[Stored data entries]
════════════════════
==> src/ipv4rx_accum.sv <==
// IPv4 receive header check: word position, ones-complement sum, field capture.
// Depends on ipv4rx_pkg.
module ipv4rx_accum (
  input  logic                            clk,
  input  logic                            rst_n,
  input  logic                            word_valid,
  input  logic [ipv4rx_pkg::WordW-1:0]    word,
  input  logic                            word_end,
  input  logic                            step,
  output ipv4rx_pkg::hdr_t                hdr
);
  import ipv4rx_pkg::*;

  logic [PosW-1:0]  pos_r, pos_nxt;
  logic [WordW-1:0] sum_r, sum_nxt;
  logic             skip_r, skip_nxt;
  logic [7:0]       ver_len_r, ver_len_nxt;
  logic [WordW-1:0] tot_len_r, tot_len_nxt;
  logic [7:0]       proto_r, proto_nxt;
  logic [WordW-1:0] csum_r, csum_nxt;
  logic [AddrW-1:0] src_r, src_nxt;
  logic [WordW-1:0] dst_hi_r, dst_hi_nxt;

  logic [WordW:0]   sum_wide;
  logic [WordW-1:0] sum_fold;
  logic [WordW-1:0] sum_upd;
  logic             at_last;
  logic             emit;

  assign sum_wide = {1'b0, sum_r} + {1'b0, word};
  assign sum_fold = sum_wide[WordW-1:0] + {{(WordW-1){1'b0}}, sum_wide[WordW]};
  assign sum_upd  = (pos_r == PosCsum) ? sum_r : sum_fold;
  assign at_last  = (pos_r == PosLast);
  assign emit     = word_valid && !skip_r && (at_last || word_end);

  always_comb begin
    hdr             = '0;
    hdr.emit        = emit;
    hdr.short_frame = !at_last;
    hdr.ver_len     = ver_len_r;
    hdr.tot_len     = tot_len_r;
    hdr.proto       = proto_r;
    hdr.csum        = csum_r;
    hdr.sum         = sum_upd;
    hdr.src         = src_r;
    hdr.dst         = {dst_hi_r, word};
  end

  always_comb begin
    pos_nxt     = pos_r;
    sum_nxt     = sum_r;
    skip_nxt    = skip_r;
    ver_len_nxt = ver_len_r;
    tot_len_nxt = tot_len_r;
    proto_nxt   = proto_r;
    csum_nxt    = csum_r;
    src_nxt     = src_r;
    dst_hi_nxt  = dst_hi_r;
    if (step) begin
      if (skip_r) begin
        if (word_end) begin
          skip_nxt = 1'b0;
        end
      end else begin
        sum_nxt = sum_upd;
        unique case (pos_r)
          PosVerLen: ver_len_nxt = word[WordW-1:8];
          PosTotLen: tot_len_nxt = word;
          PosProto:  proto_nxt   = word[7:0];
          PosCsum:   csum_nxt    = word;
          PosSrcHi:  src_nxt     = {word, src_r[WordW-1:0]};
          PosSrcLo:  src_nxt     = {src_r[AddrW-1:WordW], word};
          PosDstHi:  dst_hi_nxt  = word;
          default:   ;
        endcase
        if (emit) begin
          pos_nxt  = '0;
          sum_nxt  = '0;
          skip_nxt = at_last && !word_end;
        end else begin
          pos_nxt = pos_r + 1'b1;
        end
      end
    end
  end

  always_ff @(posedge clk) begin
    if (!rst_n) begin
      pos_r  <= '0;
      sum_r  <= '0;
      skip_r <= 1'b0;
    end else begin
      pos_r  <= pos_nxt;
      sum_r  <= sum_nxt;
      skip_r <= skip_nxt;
    end
  end

  always_ff @(posedge clk) begin
    ver_len_r <= ver_len_nxt;
    tot_len_r <= tot_len_nxt;
    proto_r   <= proto_nxt;
    csum_r    <= csum_nxt;
    src_r     <= src_nxt;
    dst_hi_r  <= dst_hi_nxt;
  end

  a_pos_range: assert property (@(posedge clk) disable iff (!rst_n)
    pos_r <= PosLast)
    else $error("word position past last header word");

  a_skip_at_start: assert property (@(posedge clk) disable iff (!rst_n)
    skip_r |-> (pos_r == '0 && sum_r == '0))
    else $error("skipping with a partial header pending");

  a_emit_restarts: assert property (@(posedge clk) disable iff (!rst_n)
    (step && emit) |=> (pos_r == '0))
    else $error("position not cleared after verdict");

endmodule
════════════════════
• [BRIEF] Lines from the one containing "PosTotLen: tot_len_nxt = word;" to the last line above, both included: copy these exactly and write nothing else.

• [TASK OUTPUT]
          PosTotLen: tot_len_nxt = word;
          PosProto:  proto_nxt   = word[7:0];
          PosCsum:   csum_nxt    = word;
          PosSrcHi:  src_nxt     = {word, src_r[WordW-1:0]};
          PosSrcLo:  src_nxt     = {src_r[AddrW-1:WordW], word};
          PosDstHi:  dst_hi_nxt  = word;
          default:   ;
        endcase
        if (emit) begin
          pos_nxt  = '0;
          sum_nxt  = '0;
          skip_nxt = at_last && !word_end;
        end else begin
          pos_nxt = pos_r + 1'b1;
        end
      end
    end
  end

  always_ff @(posedge clk) begin
    if (!rst_n) begin
      pos_r  <= '0;
      sum_r  <= '0;
      skip_r <= 1'b0;
    end else begin
      pos_r  <= pos_nxt;
      sum_r  <= sum_nxt;
      skip_r <= skip_nxt;
    end
  end

  always_ff @(posedge clk) begin
    ver_len_r <= ver_len_nxt;
    tot_len_r <= tot_len_nxt;
    proto_r   <= proto_nxt;
    csum_r    <= csum_nxt;
    src_r     <= src_nxt;
    dst_hi_r  <= dst_hi_nxt;
  end

  a_pos_range: assert property (@(posedge clk) disable iff (!rst_n)
    pos_r <= PosLast)
    else $error("word position past last header word");

  a_skip_at_start: assert property (@(posedge clk) disable iff (!rst_n)
    skip_r |-> (pos_r == '0 && sum_r == '0))
    else $error("skipping with a partial header pending");

  a_emit_restarts: assert property (@(posedge clk) disable iff (!rst_n)
    (step && emit) |=> (pos_r == '0))
    else $error("position not cleared after verdict");

endmodule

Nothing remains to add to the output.